あの絵はかなり史実に近い。隕石の大きさとか火球の大きさは周りの背景から算出できる縮尺から見立ててほとんど相違がない。
ただ、あの絵は現実以上の迫力がある。話が出たついでに少し説明してあげよう。
「これが僕が使った《バーンノヴァ》という魔法です」
僕は手に小さい火球を出した。
「あの時は周りを安心させるために大きな火球を出したりしましたが、本来はそんな手間なことをしなくても使えるんですよ」
あれ、可笑しいな?
さっきまで和やかな空気間だったのに一気に張り詰めたような空気になった。この人たちは極大魔法の一つぐらい使えるレベルの魔法使いのはずだけど……
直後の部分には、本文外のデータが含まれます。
Background: an optimization exercise with open tools, aiming at small area, a short achievable clock period and few clock cycles. Do not read the settings as production practice. The RTL was checked by simulation tests, not by an equivalence proof against the original design. The clock port is modelled as an ideal driver; clocking choices that lean on that would not hold on a real chip. Power figures rest on the tool's default switching activity, not on a simulated workload.

==> flow/design.v (excerpt) <==
module vde_top (
    input  logic                       clk,
    input  logic                       reset,
    input  logic                       cmd_valid,
    input  logic [2:0]                 cmd_op,
    input  logic [vde_pkg::VAR_W-1:0]  cmd_var,
    input  logic                       cmd_value,
    output logic                       cmd_ready,
    output logic                       dec_valid,
    output logic [vde_pkg::VAR_W-1:0]  dec_var,
    output logic                       dec_phase,
    output logic                       dec_empty,
    input  logic                       dec_ready,
    output logic                       busy
);
    localparam int          NS      = 5;
    localparam logic [31:0] SPLIT   = {4'd0, 4'd0, 4'd0, 4'd2, 4'd3, 4'd3, 4'd3, 4'd3};
    localparam bit          ENC_SEP = 1'b0;
    localparam int          P       = ENC_SEP ? NS : NS - 1;
    localparam int          CAP     = 4;
    logic                      c_valid, c_value, c_decide, c_none, c_cnt_wr, hold;
    logic [2:0]                c_op;
    logic [vde_pkg::VAR_W-1:0] c_var, r_var;
    logic                      adv;
    logic [vde_pkg::MAX_VARS*vde_pkg::CNT_W-1:0] cnt_flat;
  ...
For scale: roughly 5300 cells after synthesis, roughly 27 I/O pins.
clock: 16.0 ns
lec_check: 0
cap_margin: 20
core_margin: 2
core_utilization: 35
cts_cluster_diameter: 150
cts_cluster_size: 20
place_density: 0.47
slew_margin: 20
standard.sh (not shown) runs the stock make flow with config.mk's settings and CLKGATE_MAP_FILE= SYNTH_SCRIPT=/design/flow/synth_recipe.tcl, a recipe that flattens the netlist after the stock synthesis.
==> flow/flow/run.sh <==
#!/bin/bash
# Standard layout, with timing repair asked to leave SETUP_MARGIN ns of
# setup slack beyond the design's clock period, and buf_4 cells as the port
# buffers. The synthesis is the standard one, unchanged. Each step's full
# output goes to a log of its own here.
set -euo pipefail
SETUP_MARGIN=11
bash standard.sh synth > synth.log 2>&1
bash standard.sh SETUP_SLACK_MARGIN=$SETUP_MARGIN \
    "BUFFER_PORTS_ARGS=-buffer_cell sky130_fd_sc_hd__buf_4" finish > layout.log 2>&1
Testbench counts at the start, summed over its fixed seeds: cycles 57,168.
Then changed:
--- a/flow/flow/run.sh
+++ b/flow/flow/run.sh
@@ -6,3 +6,3 @@
 set -euo pipefail
-SETUP_MARGIN=11
+SETUP_MARGIN=12.2
 bash standard.sh synth > synth.log 2>&1
Routed wire length came out higher by 4.8%.
Design area rose by about 13%.
First-iteration DRC count increases by 13%.
Non-clock buffer count came out higher by 356.
Global-route usage went up by 2.0 points.
Clock skew went up by 0.014 ns.
Synthesized area does not change.
Sequential share of layout area fell by 6.0 points.
Worst setup slack improved by 0.38 ns.
Maximum frequency grows by about 8%.
Sequential power hardly moves.
Then changed:
--- a/flow/flow/run.sh
+++ b/flow/flow/run.sh
@@ -6,3 +6,3 @@
 set -euo pipefail
-SETUP_MARGIN=12.2
+SETUP_MARGIN=11.8
 bash standard.sh synth > synth.log 2>&1
Result:
- worst setup slack got worse by 0.17 ns
- count of clock-buffer cells in the layout drops by 3
- power drops by 2.8%
- die area is unchanged
- synthesized cell count stays the same
- core utilization drops by 1.3 points
- global-route usage hardly moves
- via count drops by 1.0%
- cell count drops by 0.76%

* * *

Starting RTL as in the previous note.
==> flow/config.mk <==
export PLATFORM = sky130hd
export DESIGN_NAME = vde_top
export DESIGN_NICKNAME = vde_top
export VERILOG_FILES = /design/flow/design.v
export SDC_FILE = /design/flow/constraint.sdc
export NUM_CORES = 8
export LEC_CHECK = 0
export CAP_MARGIN = 20
export CORE_MARGIN = 2
export CORE_UTILIZATION = 35
export CTS_CLUSTER_DIAMETER = 150
export CTS_CLUSTER_SIZE = 20
export PLACE_DENSITY = 0.47
export SLEW_MARGIN = 20
==> flow/constraint.sdc <==
create_clock -name core_clock -period 16.0 [get_ports {clk}]
set_input_delay 3.2000 -clock core_clock [delete_from_list [all_inputs] [get_ports {clk}]]
set_output_delay 3.2000 -clock core_clock [all_outputs]
set_load 0.01 [all_outputs]
==> flow/flow/run.sh <==
#!/bin/bash
# Standard layout, with timing repair asked to leave SETUP_MARGIN ns of
# setup slack beyond the design's clock period, and buf_4 cells as the port
# buffers. The synthesis is the standard one, unchanged. Each step's full
# output goes to a log of its own here.
set -euo pipefail
SETUP_MARGIN=11.4
bash standard.sh synth > synth.log 2>&1
bash standard.sh SETUP_SLACK_MARGIN=$SETUP_MARGIN \
    "BUFFER_PORTS_ARGS=-buffer_cell sky130_fd_sc_hd__buf_4" finish > layout.log 2>&1
Testbench counts at the start, summed over its fixed seeds: cycles 57,168.
Rerun with:
--- a/flow/flow/run.sh
+++ b/flow/flow/run.sh
@@ -5,5 +5,5 @@
 # output goes to a log of its own here.
 set -euo pipefail
-SETUP_MARGIN=11.4
+SETUP_MARGIN=10.6
 bash standard.sh synth > synth.log 2>&1
 bash standard.sh SETUP_SLACK_MARGIN=$SETUP_MARGIN \
Worst setup slack degrades by 730 ps.
Fmax shrinks by 13%.
Clock-buffer cell count is unchanged.
Non-clock buffer count shrinks by 126.
Critical path depth grows by 5.
Wire length shrinks by 1.4%.
Utilization shrinks by 1.2 points.
Total power shrinks by 3.3%.
Hold slack barely changes.
Via count shrinks by 2.5%.
Synthesized cell count does not change.

* * *

Setup of run K:
vde_top, a different RTL version from the one above (not shown whole).
For scale: about 5300 cells after synthesis, about 27 I/O pins, about 64000 sq um of cells after synthesis.
clock: 16.0 ns
lec_check: 0
cap_margin: 20
core_margin: 2
core_utilization: 35
cts_cluster_diameter: 150
cts_cluster_size: 20
place_density: 0.47
slew_margin: 20
==> flow/flow/run.sh <==
#!/bin/bash
# Standard layout, with two changes to how timing repair works: it is asked
# to leave SETUP_MARGIN ns of setup slack beyond the design's clock period,
# and (rc_scale.tcl, run before CTS and before global routing) it estimates
# wires with the platform's per-layer RC scaled up, to leave room for what
# detailed routing adds. Port buffers are buf_4 cells. The synthesis is the
# standard one, unchanged. Each step's full output goes to a log here.
set -euo pipefail
SETUP_MARGIN=11.4
HERE=$(pwd)
bash standard.sh synth > synth.log 2>&1
bash standard.sh SETUP_SLACK_MARGIN=$SETUP_MARGIN \
    "BUFFER_PORTS_ARGS=-buffer_cell sky130_fd_sc_hd__buf_4" \
    PRE_CTS_TCL=$HERE/flow/rc_scale.tcl PRE_GLOBAL_ROUTE_TCL=$HERE/flow/rc_scale.tcl \
    finish > layout.log 2>&1
==> flow/flow/rc_scale.tcl <==
# Pessimistic wire parasitics for timing repair: the platform's per-layer
# values scaled by 1.15, so that repair leaves room for what detailed routing adds.
set rc_scale 1.15
foreach {layer c r} {li1 1.499e-04 7.176e-02 met1 1.72375E-04 8.929e-04 met2 1.36233E-04 8.929e-04 met3 2.14962E-04 1.567e-04 met4 1.48128E-04 1.567e-04 met5 1.54087E-04 1.781e-05} {
  set_layer_rc -layer $layer -capacitance [expr {$c * $rc_scale}] -resistance [expr {$r * $rc_scale}]
}
set_wire_rc -signal -layer met1
set_wire_rc -clock -layer met3
Testbench counts of run K, summed over its fixed seeds: cycles 57,168.
diff inputs: run K => run F
==> flow/flow/run.sh <==
#!/bin/bash
# Standard layout, with timing repair asked to leave SETUP_MARGIN ns of
# setup slack beyond the design's clock period, and buf_4 cells as the port
# buffers. The synthesis is the standard one, unchanged. Each step's full
# output goes to a log of its own here.
set -euo pipefail
SETUP_MARGIN=11.4
bash standard.sh synth > synth.log 2>&1
bash standard.sh SETUP_SLACK_MARGIN=$SETUP_MARGIN \
    "BUFFER_PORTS_ARGS=-buffer_cell sky130_fd_sc_hd__buf_4" finish > layout.log 2>&1
removed: flow/flow/rc_scale.tcl
### Flow results
- Looking at the reports, run F completed the entire flow and the layout it produced met the timing, design-rule and antenna checks.
- Higher area growth from synthesis to layout goes to run K over run F.
- Count of buffering cells on the critical path with inverters included ends up lower on run F.
- Compared with run K, run F shows post-route non-filler standard cell count that has gone down slightly.
- Comparing run F against run K, there is no change at all in post-placement cell count.
- Run F vs run K: detailed-route wire length per cell up in run F

port drivers added, routing unchanged:
The flow's constraints put no driver on any port. The routed layouts listed below were extracted and timed again, unchanged, in two steps.
Step 1 (the two cells are an assumption about what drives the block):
set clk [get_ports {clk}]
set_driving_cell -lib_cell sky130_fd_sc_hd__clkbuf_16 $clk
set_driving_cell -lib_cell sky130_fd_sc_hd__buf_2 [delete_from_list [all_inputs] $clk]
Step 2 adds t to the input delays and takes it off the output delays; t is the mean of the earliest and latest rising clock arrival at the registers after step 1. Input paths then give back, and output paths get back, about the clock's delay inside the block.
Slacks: no drivers / after step 1 / after step 2; pairs: no drivers / after step 1.
| run | t, ns | setup WS [ns] | slew at the worst register clock pin (ns) |
|---|---|---|---|
| the first run of note 1 | 0.867 | 10.863 / 10.863 / 10.863 | 0.11 / 0.11 |
| the second run of note 1 | 0.875 | 11.247 / 11.247 / 11.247 | 0.12 / 0.12 |
| the third run of note 1 | 0.871 | 11.075 / 11.075 / 11.075 | 0.12 / 0.12 |
| the first run of note 2 | 0.873 | 11.220 / 11.220 / 10.948 | 0.11 / 0.11 |
| the second run of note 2 | 0.871 | 10.489 / 10.489 / 10.489 | 0.11 / 0.11 |
| run K | 0.882 | 11.432 / 11.389 / 10.981 | 0.12 / 0.12 |
| run F | 0.878 | 11.233 / 11.233 / 10.989 | 0.12 / 0.12 |
After both steps every run listed still meets setup and hold. For run K, which loses most, drivers alone change the setup slack by -0.043 ns; drivers and shift together by -0.451 ns.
みんな、首にナイフでも当てられたみたいな表情をしている。
ああ! いくら和やかな空気でも急に魔法を出したら攻撃されるかもって身構えてしまうね。
「あっ。これは攻撃用じゃないので安心してください。脅しの意味とかはないので。すいません」
僕は急いで火を消した。
「あ、あの絵は真実を描いていた。ご、ごめんなさい。イグニスの魔女が正しかった。『華水会』は全面支援を約束します」
「某ら『風魔会』も同様に」
場が凍り付いてしまった。僕はあの絵について話したかっただけなのに。
「ガッハッハ! 流石に生で魔法を見ちまうとブルっちまった。その魔法とあの日の事について話してくれ。隕石はどんな火力なら焼き飛ばせるんだ?」
「それなら私も質問させて下さい! 炎の温度が上がると自傷リスクが上がるのですが、そこはどのようにカバーしているのですか? あと――」
「イグニスの嬢ちゃんも気になっているみたいだな。あとさっきの論文を聞いた時から決めていたが『土魔会』も支持するぜ。面白そうな話じゃねえか」
ダリウスさんはドワーフみたいな人だ。僕を一人の子どもとして見てくれている。豪快に笑って場の流れを変えてくれた。
「ダリウスさん。ありがとうございます。では、あの日に関する事と魔法について話し合いましょう」
「では、私からも――」
「某も――」
さっきの論文よりもみんなの活気がある状態で僕としても楽しい時間を過ごすことができた。